Stored records:
※ ※ ※

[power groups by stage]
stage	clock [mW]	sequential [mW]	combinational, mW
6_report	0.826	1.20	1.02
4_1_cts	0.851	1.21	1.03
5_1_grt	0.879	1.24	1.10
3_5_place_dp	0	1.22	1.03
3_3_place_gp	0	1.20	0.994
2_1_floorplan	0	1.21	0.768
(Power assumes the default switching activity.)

※ ※ ※

For every line of the records that has the word "stage" in it, make a copy.

[power groups by stage]
stage	clock [mW]	sequential [mW]	combinational, mW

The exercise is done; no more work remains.